Companies that deploy deception technologies at the perimeter of customer’s networks to fool attackers into thinking that it’s a vulnerable system are also beginning to emerge. This is different from a honeypot as it disguises itself within the customers network. The decoy has to be realistic enough to attract the attacker, and it has to be viable long enough to collect the identity of the attacker. Think of this as an easily opened door with a poor lock inside your house: If a stranger opens it just because the lock is weak, they’re probably not trustworthy, and should be watched carefully. In the same way, when an attacker enters a decoy, it can record the identity of the attacker and continue to log the attacker’s methodologies and additional identities, such as CNC servers and exfiltration locations.
A team of researchers from Princeton University and the University of California developed PREDATOR, a data-at-rest technology that attempts to quantify the risks associated with a domain at the time of registry. Using machine learning combined with the correlation of registry and identity data, they were able to determine malicious intent from benign intent in new registries. This type of offensive warfare detects malicious intent at the genesis of the threat.
IBM is embracing this new generation of offensive technology, and is aggressively implementing new tactics that focus on the threat actors outside the defenses. IBM actively scans newly observed phishing sites. These scans collect information on how the site was constructed, and compare these construction elements to new websites in order to discover hijacked sites or new phishing sites. Attackers use similar elements from shared phishing kits to construct new or duplicate sites. IBM is simultaneously identifying phishing sites earlier in their genesis and gathering valuable information about the content and construction of these sites for future analytics.
IBM’s Q-radar Network Insights product is implementing technology that discovers when flows are trying to disguise themselves using proprietary packet inspection technology created by the Watson security research labs. This information will be used in conjunction with Q-radar log data to identify malicious intent as the intruder is accessing the network. The Network Insights product can also identify malicious websites in real-time using globally observed domains, enabling IBM to scan and quantify the website prior to additional attacks.
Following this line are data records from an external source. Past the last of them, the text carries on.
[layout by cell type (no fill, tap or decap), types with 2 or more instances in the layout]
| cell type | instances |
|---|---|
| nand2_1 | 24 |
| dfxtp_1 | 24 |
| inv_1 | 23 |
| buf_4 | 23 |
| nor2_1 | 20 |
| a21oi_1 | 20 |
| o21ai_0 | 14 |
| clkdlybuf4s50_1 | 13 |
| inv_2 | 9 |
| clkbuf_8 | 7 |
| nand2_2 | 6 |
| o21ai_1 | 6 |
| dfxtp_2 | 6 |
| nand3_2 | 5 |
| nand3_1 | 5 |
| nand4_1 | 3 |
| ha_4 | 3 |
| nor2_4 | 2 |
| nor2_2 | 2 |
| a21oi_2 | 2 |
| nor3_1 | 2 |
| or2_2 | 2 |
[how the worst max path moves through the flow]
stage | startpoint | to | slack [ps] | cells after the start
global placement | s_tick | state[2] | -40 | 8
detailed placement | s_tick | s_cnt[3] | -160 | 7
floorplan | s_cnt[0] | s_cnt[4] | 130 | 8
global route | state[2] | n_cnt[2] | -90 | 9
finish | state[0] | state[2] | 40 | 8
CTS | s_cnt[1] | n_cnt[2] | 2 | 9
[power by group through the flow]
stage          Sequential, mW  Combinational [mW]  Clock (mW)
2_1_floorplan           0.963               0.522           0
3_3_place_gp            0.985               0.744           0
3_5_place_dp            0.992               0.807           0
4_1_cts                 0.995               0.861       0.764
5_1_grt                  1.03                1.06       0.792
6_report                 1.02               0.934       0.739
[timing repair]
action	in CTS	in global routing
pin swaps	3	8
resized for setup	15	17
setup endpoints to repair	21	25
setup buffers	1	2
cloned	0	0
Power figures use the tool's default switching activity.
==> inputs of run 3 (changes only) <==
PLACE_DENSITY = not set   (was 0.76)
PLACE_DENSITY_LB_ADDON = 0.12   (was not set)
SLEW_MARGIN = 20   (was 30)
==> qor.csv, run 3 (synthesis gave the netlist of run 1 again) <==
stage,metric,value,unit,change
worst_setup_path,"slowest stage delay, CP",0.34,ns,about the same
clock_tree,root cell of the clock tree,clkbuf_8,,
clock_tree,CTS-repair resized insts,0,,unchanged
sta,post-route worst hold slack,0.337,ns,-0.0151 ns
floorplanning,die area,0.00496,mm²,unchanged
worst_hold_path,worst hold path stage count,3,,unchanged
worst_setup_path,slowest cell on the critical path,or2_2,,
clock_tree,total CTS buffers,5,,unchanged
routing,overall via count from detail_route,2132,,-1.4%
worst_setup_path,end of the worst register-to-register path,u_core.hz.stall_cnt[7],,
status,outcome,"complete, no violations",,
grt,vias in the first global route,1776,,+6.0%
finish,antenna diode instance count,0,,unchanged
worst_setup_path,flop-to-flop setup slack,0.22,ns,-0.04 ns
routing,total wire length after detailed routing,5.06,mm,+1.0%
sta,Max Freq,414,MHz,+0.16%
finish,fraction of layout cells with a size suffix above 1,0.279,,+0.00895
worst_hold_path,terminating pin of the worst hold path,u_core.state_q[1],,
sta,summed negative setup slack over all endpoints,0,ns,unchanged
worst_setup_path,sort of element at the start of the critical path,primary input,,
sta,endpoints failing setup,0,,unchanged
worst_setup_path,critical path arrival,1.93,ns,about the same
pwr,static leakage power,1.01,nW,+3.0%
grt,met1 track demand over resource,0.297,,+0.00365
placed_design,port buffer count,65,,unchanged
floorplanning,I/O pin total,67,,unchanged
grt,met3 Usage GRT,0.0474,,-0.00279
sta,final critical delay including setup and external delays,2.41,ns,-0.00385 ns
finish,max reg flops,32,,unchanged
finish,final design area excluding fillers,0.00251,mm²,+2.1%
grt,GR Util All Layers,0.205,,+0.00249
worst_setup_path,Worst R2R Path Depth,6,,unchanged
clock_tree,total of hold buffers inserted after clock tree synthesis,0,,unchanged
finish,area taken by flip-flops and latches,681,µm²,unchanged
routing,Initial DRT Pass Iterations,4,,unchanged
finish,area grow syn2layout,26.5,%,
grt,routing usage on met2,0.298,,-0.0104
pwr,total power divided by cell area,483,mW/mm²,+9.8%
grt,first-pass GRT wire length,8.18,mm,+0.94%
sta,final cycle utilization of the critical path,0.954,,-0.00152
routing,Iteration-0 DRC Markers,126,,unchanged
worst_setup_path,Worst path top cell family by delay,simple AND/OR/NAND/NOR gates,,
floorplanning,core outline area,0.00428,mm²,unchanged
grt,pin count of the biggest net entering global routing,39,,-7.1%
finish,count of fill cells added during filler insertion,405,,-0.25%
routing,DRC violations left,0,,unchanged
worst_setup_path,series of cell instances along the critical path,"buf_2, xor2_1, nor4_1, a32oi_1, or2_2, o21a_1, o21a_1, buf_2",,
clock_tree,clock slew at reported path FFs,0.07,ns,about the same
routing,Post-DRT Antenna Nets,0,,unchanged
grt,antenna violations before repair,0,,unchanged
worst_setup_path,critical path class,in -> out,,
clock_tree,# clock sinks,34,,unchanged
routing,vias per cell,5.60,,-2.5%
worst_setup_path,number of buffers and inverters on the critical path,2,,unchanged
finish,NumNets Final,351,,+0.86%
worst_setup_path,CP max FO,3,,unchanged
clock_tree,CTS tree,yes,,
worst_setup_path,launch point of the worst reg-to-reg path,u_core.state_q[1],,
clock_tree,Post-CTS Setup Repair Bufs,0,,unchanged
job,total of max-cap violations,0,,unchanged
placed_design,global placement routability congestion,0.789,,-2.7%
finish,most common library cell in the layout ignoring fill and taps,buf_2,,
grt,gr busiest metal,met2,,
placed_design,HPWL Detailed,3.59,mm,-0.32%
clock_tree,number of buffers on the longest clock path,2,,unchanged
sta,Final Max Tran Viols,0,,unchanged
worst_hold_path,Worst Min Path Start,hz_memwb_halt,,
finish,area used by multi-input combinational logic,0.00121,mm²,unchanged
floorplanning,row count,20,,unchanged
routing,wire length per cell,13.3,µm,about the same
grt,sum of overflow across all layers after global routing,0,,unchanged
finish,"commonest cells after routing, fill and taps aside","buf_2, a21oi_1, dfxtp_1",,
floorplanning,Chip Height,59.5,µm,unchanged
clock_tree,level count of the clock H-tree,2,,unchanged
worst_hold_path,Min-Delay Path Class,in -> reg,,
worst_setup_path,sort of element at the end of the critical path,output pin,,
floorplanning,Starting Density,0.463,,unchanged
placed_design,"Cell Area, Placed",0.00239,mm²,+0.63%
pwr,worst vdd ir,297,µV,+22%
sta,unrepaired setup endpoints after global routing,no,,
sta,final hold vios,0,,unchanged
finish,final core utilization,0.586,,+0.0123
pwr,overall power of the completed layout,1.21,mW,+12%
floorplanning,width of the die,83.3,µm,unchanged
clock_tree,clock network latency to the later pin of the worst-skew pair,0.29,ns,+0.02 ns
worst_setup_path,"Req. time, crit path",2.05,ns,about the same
===== config.mk =====
export PLATFORM = sky130hd
export DESIGN_NAME = spi_reg_slave
export DESIGN_NICKNAME = d
export VERILOG_FILES = /design/src/rtl/spi_reg_slave.sv
export SDC_FILE = /design/constraint.sdc
export NUM_CORES = 1
export LEC_CHECK = 0
export CORE_MARGIN = 4
export CORE_UTILIZATION = 45
export CTS_CLUSTER_SIZE = 28
export DETAILED_ROUTE_END_ITERATION = 8
export PLACE_DENSITY = 0.71
export SYNTH_ARGS = -nofsm -noshare
export SYNTH_HDL_FRONTEND = slang
export SYNTH_SLANG_ARGS = --single-unit

===== constraint.sdc =====
create_clock -name clk -period 2.1 [get_ports clk]
set_input_delay 0.21 -clock clk [delete_from_list [all_inputs] [get_ports clk]]
set_output_delay 0.21 -clock clk [all_outputs]
set_load 0.03 [all_outputs]
$ cat src/rtl/exec_cluster.sv
// Execute stage: N_ALU registered single-cycle ALU lanes plus a shift-add multiplier lane.
// ALU results one edge after issue with no back-pressure; the multiplier holds its product until mul_res_rdy.
module exec_cluster #(
  parameter int N_ALU  = 2,
  parameter int DATA_W = 16,
  parameter int TAG_W  = 5,
  parameter int IMM_W  = 5,
  localparam int OPW   = DATA_W + TAG_W,
  localparam int RW    = DATA_W + 2 * TAG_W
) (
  input  logic                     clk,
  input  logic                     rst,
  input  logic                     flush,
  input  logic [N_ALU-1:0]         alu_valid,
  input  logic [N_ALU*OPW-1:0]     alu_a,
  input  logic [N_ALU*OPW-1:0]     alu_b,
  input  logic [N_ALU*IMM_W-1:0]   alu_imm,
  input  logic [N_ALU-1:0]         alu_imm_sel,
  input  logic [N_ALU*4-1:0]       alu_op,
  input  logic [N_ALU*TAG_W-1:0]   alu_rd,
  output logic [N_ALU-1:0]         alu_res_vld,
  output logic [N_ALU*RW-1:0]      alu_res,
  output logic [N_ALU*TAG_W-1:0]   alu_rd_out,
  input  logic                     mul_in_vld,
  output logic                     mul_in_rdy,
  input  logic [OPW-1:0]           mul_a,
  input  logic [OPW-1:0]           mul_b,
  input  logic [IMM_W-1:0]         mul_imm,
  input  logic                     mul_imm_sel,
  input  logic [TAG_W-1:0]         mul_rd,
  output logic                     mul_res_vld,
  input  logic                     mul_res_rdy,
  output logic [RW-1:0]            mul_res,
  output logic [TAG_W-1:0]         mul_rd_out
);

  localparam int CW = $clog2(DATA_W + 1);

  for (genvar i = 0; i < N_ALU; i++) begin : g_lane
    logic [DATA_W-1:0] a_dat, b_dat, r_d;
    logic [TAG_W-1:0]  a_tag, b_tag;
    logic [3:0]        shamt, op;
    logic              vld_q;
    logic [RW-1:0]     res_q;
    logic [TAG_W-1:0]  rd_q;

    assign a_dat = alu_a[i*OPW+TAG_W +: DATA_W];
    assign a_tag = alu_a[i*OPW +: TAG_W];
    assign b_dat = alu_imm_sel[i] ? DATA_W'(alu_imm[i*IMM_W +: IMM_W])
                                  : alu_b[i*OPW+TAG_W +: DATA_W];
    assign b_tag = alu_imm_sel[i] ? '0 : alu_b[i*OPW +: TAG_W];
    assign shamt = b_dat[3:0];
    assign op    = alu_op[i*4 +: 4];

    always_comb begin
      r_d = '0;
      case (op)
        4'd0:    r_d = a_dat + b_dat;
        4'd1:    r_d = a_dat - b_dat;
        4'd2:    r_d = a_dat & b_dat;
        4'd3:    r_d = a_dat | b_dat;
        4'd4:    r_d = a_dat ^ b_dat;
        4'd5:    r_d = a_dat << shamt;
        4'd6:    r_d = a_dat >> shamt;
        4'd7:    r_d = $signed(a_dat) >>> shamt;
        default: r_d = '0;
      endcase
    end

    // Flush drops this cycle's issue; result data is only refreshed on a real issue.
    always_ff @(posedge clk) begin
      if (rst) begin
        vld_q <= 1'b0;
        res_q <= '0;
        rd_q  <= '0;
      end else begin
        vld_q <= alu_valid[i] && !flush;
        if (alu_valid[i] && !flush) begin
          res_q <= {r_d, b_tag, a_tag};
          rd_q  <= alu_rd[i*TAG_W +: TAG_W];
        end
      end
    end

    assign alu_res_vld[i]               = vld_q;
    assign alu_res[i*RW +: RW]          = res_q;
    assign alu_rd_out[i*TAG_W +: TAG_W] = rd_q;
  end

  typedef enum logic [1:0] {M_IDLE, M_RUN, M_DONE} mul_state_e;

  mul_state_e        state_q, state_d;
  logic [CW-1:0]     cnt_q, cnt_d;
  logic [DATA_W-1:0] acc_q, acc_d, a_q, a_d, b_q, b_d;
  logic [TAG_W-1:0]  ta_q, ta_d, tb_q, tb_d, rd_q, rd_d;

  always_comb begin
    state_d = state_q;
    cnt_d   = cnt_q;
    acc_d   = acc_q;
    a_d     = a_q;
    b_d     = b_q;
    ta_d    = ta_q;
    tb_d    = tb_q;
    rd_d    = rd_q;
    case (state_q)
      M_IDLE: begin
        if (mul_in_vld && !flush) begin
          state_d = M_RUN;
          cnt_d   = '0;
          acc_d   = '0;
          a_d     = mul_a[OPW-1:TAG_W];
          b_d     = mul_imm_sel ? DATA_W'(mul_imm) : mul_b[OPW-1:TAG_W];
          ta_d    = mul_a[TAG_W-1:0];
          tb_d    = mul_imm_sel ? '0 : mul_b[TAG_W-1:0];
          rd_d    = mul_rd;
        end
      end
      M_RUN: begin
        // A shifts up and B shifts down so bit cnt of B is always at B[0].
        if (cnt_q == CW'(DATA_W)) begin
          state_d = M_DONE;
        end else begin
          if (b_q[0]) acc_d = acc_q + a_q;
          a_d   = a_q << 1;
          b_d   = b_q >> 1;
          cnt_d = cnt_q + 1'b1;
        end
      end
      M_DONE: begin
        if (mul_res_rdy) state_d = M_IDLE;
      end
      default: state_d = M_IDLE;
    endcase
    if (flush) state_d = M_IDLE;
  end

  always_ff @(posedge clk) begin
    if (rst) begin
      state_q <= M_IDLE;
      cnt_q   <= '0;
      acc_q   <= '0;
      a_q     <= '0;
      b_q     <= '0;
      ta_q    <= '0;
      tb_q    <= '0;
      rd_q    <= '0;
    end else begin
      state_q <= state_d;
      cnt_q   <= cnt_d;
      acc_q   <= acc_d;
      a_q     <= a_d;
      b_q     <= b_d;
      ta_q    <= ta_d;
      tb_q    <= tb_d;
      rd_q    <= rd_d;
    end
  end

  assign mul_in_rdy  = (state_q == M_IDLE) && !rst;
  assign mul_res_vld = (state_q == M_DONE);
  assign mul_res     = {acc_q, tb_q, ta_q};
  assign mul_rd_out  = rd_q;

endmodule
$ cat config.mk
export PLATFORM = sky130hd
export DESIGN_NAME = serial_add_ctrl
export DESIGN_NICKNAME = d
export VERILOG_FILES = /design/src/rtl/serial_add_ctrl.sv
export SDC_FILE = /design/constraint.sdc
export NUM_CORES = 1
export LEC_CHECK = 0
export CORE_UTILIZATION = 44
export CTS_CLUSTER_SIZE = 20
export DETAILED_ROUTE_END_ITERATION = 10
export MAX_ROUTING_LAYER = met4
export PLACE_DENSITY = 0.72
export SYNTH_ARGS = -nofsm -noshare
export SYNTH_HDL_FRONTEND = slang
export SYNTH_SLANG_ARGS = --single-unit
$ cat constraint.sdc
create_clock -name clk -period 1.9 [get_ports clk]
set_input_delay 0.38 -clock clk [delete_from_list [all_inputs] [get_ports clk]]
set_output_delay 0.38 -clock clk [all_outputs]
set_load 0.05 [all_outputs]
$ cat src/rtl/serial_add_ctrl.sv
// serial_add_ctrl: bit-serial adder/subtractor built around a single 1-bit
// full adder. Each operation processes one bit per clock, LSB first, over
// WIDTH cycles. The result appears in a registered sum/cout pair and is
// flagged by a one-cycle done pulse.
module serial_add_ctrl #(
    parameter int unsigned WIDTH = 8
) (
    input  logic             clk,
    input  logic             rst,
    input  logic             start,
    input  logic             sub,
    input  logic [WIDTH-1:0] a,
    input  logic [WIDTH-1:0] b,
    input  logic             cin,
    output logic             busy,
    output logic             done,
    output logic [WIDTH-1:0] sum,
    output logic             cout
);

    localparam int unsigned   CW   = (WIDTH > 1) ? $clog2(WIDTH) : 1;
    localparam logic [CW-1:0] LAST = CW'(WIDTH - 1);

    typedef enum logic [1:0] {
        IDLE = 2'd0,
        RUN  = 2'd1,
        DONE = 2'd2
    } state_t;

    state_t           state_q, state_d;
    logic [WIDTH-1:0] a_q, a_d;
    logic [WIDTH-1:0] b_q, b_d;
    logic             sub_q, sub_d;
    logic             carry_q, carry_d;
    logic [CW-1:0]    cnt_q, cnt_d;
    logic [WIDTH-1:0] sum_q, sum_d;
    logic             cout_q, cout_d;

    // The single full-adder cell; subtraction inverts B and seeds carry with 1
    logic fa_a, fa_b, fa_s, fa_c;

    always_comb begin
        fa_a = a_q[0];
        fa_b = b_q[0] ^ sub_q;
        fa_s = fa_a ^ fa_b ^ carry_q;
        fa_c = (fa_a & fa_b) | (carry_q & (fa_a ^ fa_b));
    end

    // Next-state and datapath update for the IDLE/RUN/DONE sequencer
    always_comb begin
        state_d = state_q;
        a_d     = a_q;
        b_d     = b_q;
        sub_d   = sub_q;
        carry_d = carry_q;
        cnt_d   = cnt_q;
        sum_d   = sum_q;
        cout_d  = cout_q;
        busy    = 1'b0;
        done    = 1'b0;

        unique case (state_q)
            IDLE: begin
                if (start) begin
                    a_d     = a;
                    b_d     = b;
                    sub_d   = sub;
                    carry_d = sub ? 1'b1 : cin;
                    cnt_d   = '0;
                    sum_d   = '0;
                    cout_d  = 1'b0;
                    state_d = RUN;
                end
            end
            RUN: begin
                busy    = 1'b1;
                sum_d   = {fa_s, sum_q[WIDTH-1:1]};
                carry_d = fa_c;
                a_d     = a_q >> 1;
                b_d     = b_q >> 1;
                if (cnt_q == LAST) begin
                    cout_d  = fa_c;
                    state_d = DONE;
                end else begin
                    cnt_d = cnt_q + CW'(1);
                end
            end
            DONE: begin
                done    = 1'b1;
                state_d = IDLE;
            end
            default: begin
                state_d = IDLE;
            end
        endcase
    end

    // State and datapath registers; reset clears everything including the result
    always_ff @(posedge clk) begin
        if (rst) begin
            state_q <= IDLE;
            a_q     <= '0;
            b_q     <= '0;
            sub_q   <= 1'b0;
            carry_q <= 1'b0;
            cnt_q   <= '0;
            sum_q   <= '0;
            cout_q  <= 1'b0;
        end else begin
            state_q <= state_d;
            a_q     <= a_d;
            b_q     <= b_d;
            sub_q   <= sub_d;
            carry_q <= carry_d;
            cnt_q   <= cnt_d;
            sum_q   <= sum_d;
            cout_q  <= cout_d;
        end
    end

    assign sum  = sum_q;
    assign cout = cout_q;

endmodule

# [Yosys cells after proc, flatten, opt, wreduce, memory -nomap -nowiden]
# Index checks and enable logic that the tools add are counted.
[totals] regBits=32 in_bits=21 word_cells=48
[classes] addsub=1 eq_ne=6 muxes=20 n_bitwise=6 n_reduce_logical=7
[op_table] op="one-hot mux 8 bit (2 select lines)" count=3
[op_table] op="two-way mux 8 bit" count=3
[op_table] op="two-way mux 1 bit" count=6
[op_table] op="two-way mux 3 bit" count=2
[op_table] op="inequality test 2 bit (second input constant)" count=3
[op_table] op="one-hot mux 3 bit (2 select lines)" count=1
[op_table] op="AND reduction 2 bit" count=3
[op_table] op="AND reduction 3 bit" count=2
[op_table] op="two-way mux 2 bit" count=2
[op_table] op="one-hot mux 1 bit (2 select lines)" count=2
[op_table] op="one-hot mux 2 bit (2 select lines)" count=1
[op_table] op="adder 3 x 1 -> 3 bit (second input constant)" count=1
[op_table] op="equality test 3 bit (second input constant)" count=1
[op_table] op="bitwise XOR 1 bit" count=3
[op_table] op="bitwise AND 1 bit" count=2
[op_table] op="equality test 2 x 1 -> 1 bit (second input constant)" count=1
[op_table] op="equality test 2 bit (second input constant)" count=1
[op_table] op="zero test 2 bit" count=1
[op_table] op="nonzero test 2 bit" count=1
[op_table] op="OR 1 bit" count=1

# [Longest topological paths before layout]
# Gate-level depths: netlist of run 1.
[logic_depth] depth_word=6 mapped_depth=5 ltp_nobuf=5

# [Worst setup path before layout of run 1]
# Ideal clock, no wire load.
[synth_timing] kind="flip-flop to output port" startpoint="register state_q[0]" endpoint="output port done" arrival_time_ps=1311 setup_slack_ps=209 stages_incl_launch_ff=4 cell_sequence="dfxtp_1 buf_6 buf_2 nor2b_1"
[synth_between] elab_chain_len=2
[synth_rtl] item="from (decl)" line="30" source="state_t state_q, state_d;"
[synth_rtl] item="from (signal assigned)" line="110" source="state_q <= state_d;"
[synth_rtl] item="equality test 2 bit" line="62" source="unique case (state_q)"
[synth_rtl] item="two-way mux 1 bit" line="62"
[synth_rtl] item="to (decl)" line="16" source="output logic done,"
# Every way passes these cells.

# [Worst setup path after layout of run 1]
[layout_timing] startpoint="register sum_q[0] (netlist: sum[0])" endpoint="output port sum[0]"
[layout_lines] item="from (decl)" line="36" source="logic [WIDTH-1:0] sum_q, sum_d;"
[layout_lines] item="from (signal assigned)" line="116" source="sum_q <= sum_d;"
[layout_lines] item="to (decl)" line="17" source="output logic [WIDTH-1:0] sum,"
# No word-level cell between the ends.
===== src/rtl/lsu_pkg.sv =====
// lsu_pkg: shared opcodes, state encoding and default widths for the load/store sequencer.
package lsu_pkg;
  localparam int XLEN_DEFAULT = 64;
  localparam int RD_W_DEFAULT = 5;
  localparam logic [6:0] OPC_LOAD  = 7'b0000011;
  localparam logic [6:0] OPC_STORE = 7'b0100011;
  typedef enum logic [2:0] {IDLE, ADDR, REQ, WAIT, WB} lsu_state_t;
endpackage


===== src/rtl/lsu_imm_gen.sv =====
// lsu_imm_gen: sign-extended I-format (load) or S-format (store) immediate.
module lsu_imm_gen
  import lsu_pkg::*;
#(
  parameter int XLEN = XLEN_DEFAULT
) (
  input  logic [31:0]     instr,
  output logic [XLEN-1:0] imm
);
  logic [11:0] imm12;
  logic        unused_fields;
  assign imm12 = (instr[6:0] == OPC_STORE) ? {instr[31:25], instr[11:7]} : instr[31:20];
  assign imm = {{(XLEN-12){imm12[11]}}, imm12};
  assign unused_fields = ^instr[19:12];
endmodule
`config.mk`:
```
export PLATFORM = sky130hd
export DESIGN_NAME = elevator_motion_ctrl_flat
export DESIGN_NICKNAME = d
export VERILOG_FILES = /design/src/rtl/elevator_motion_ctrl_if.sv /design/src/rtl/elevator_motion_ctrl.sv /design/src/flat_wrapper.sv
export SDC_FILE = /design/constraint.sdc
export NUM_CORES = 1
export LEC_CHECK = 0
export CORE_UTILIZATION = 56
export DETAILED_ROUTE_END_ITERATION = 6
export PLACE_DENSITY = 0.76
export SLEW_MARGIN = 20
export SYNTH_ARGS = -nofsm -noshare
export SYNTH_HDL_FRONTEND = slang
export SYNTH_SLANG_ARGS = --single-unit
export TNS_END_PERCENT = 100
```
`constraint.sdc`:
```
create_clock -name clk -period 5.1 [get_ports clk]
set_input_delay 1.02 -clock clk [delete_from_list [all_inputs] [get_ports clk]]
set_output_delay 1.02 -clock clk [all_outputs]
set_load 0.03 [all_outputs]
```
IBM’s Watson research is heavily invested in these new offensive technologies that enable an early warning system to identify malicious intent at the genesis of threats prior to larger scale attacks. These types of technologies and tactics are not as transparent as other products, as the disclosure of these discrete methodologies would aid the attackers in disguising their intent. IBM is a leading research in this area, and actively deploying offensive functionality into security products such as Q-radar, Q-radar Network Insights and X-Force Exchange.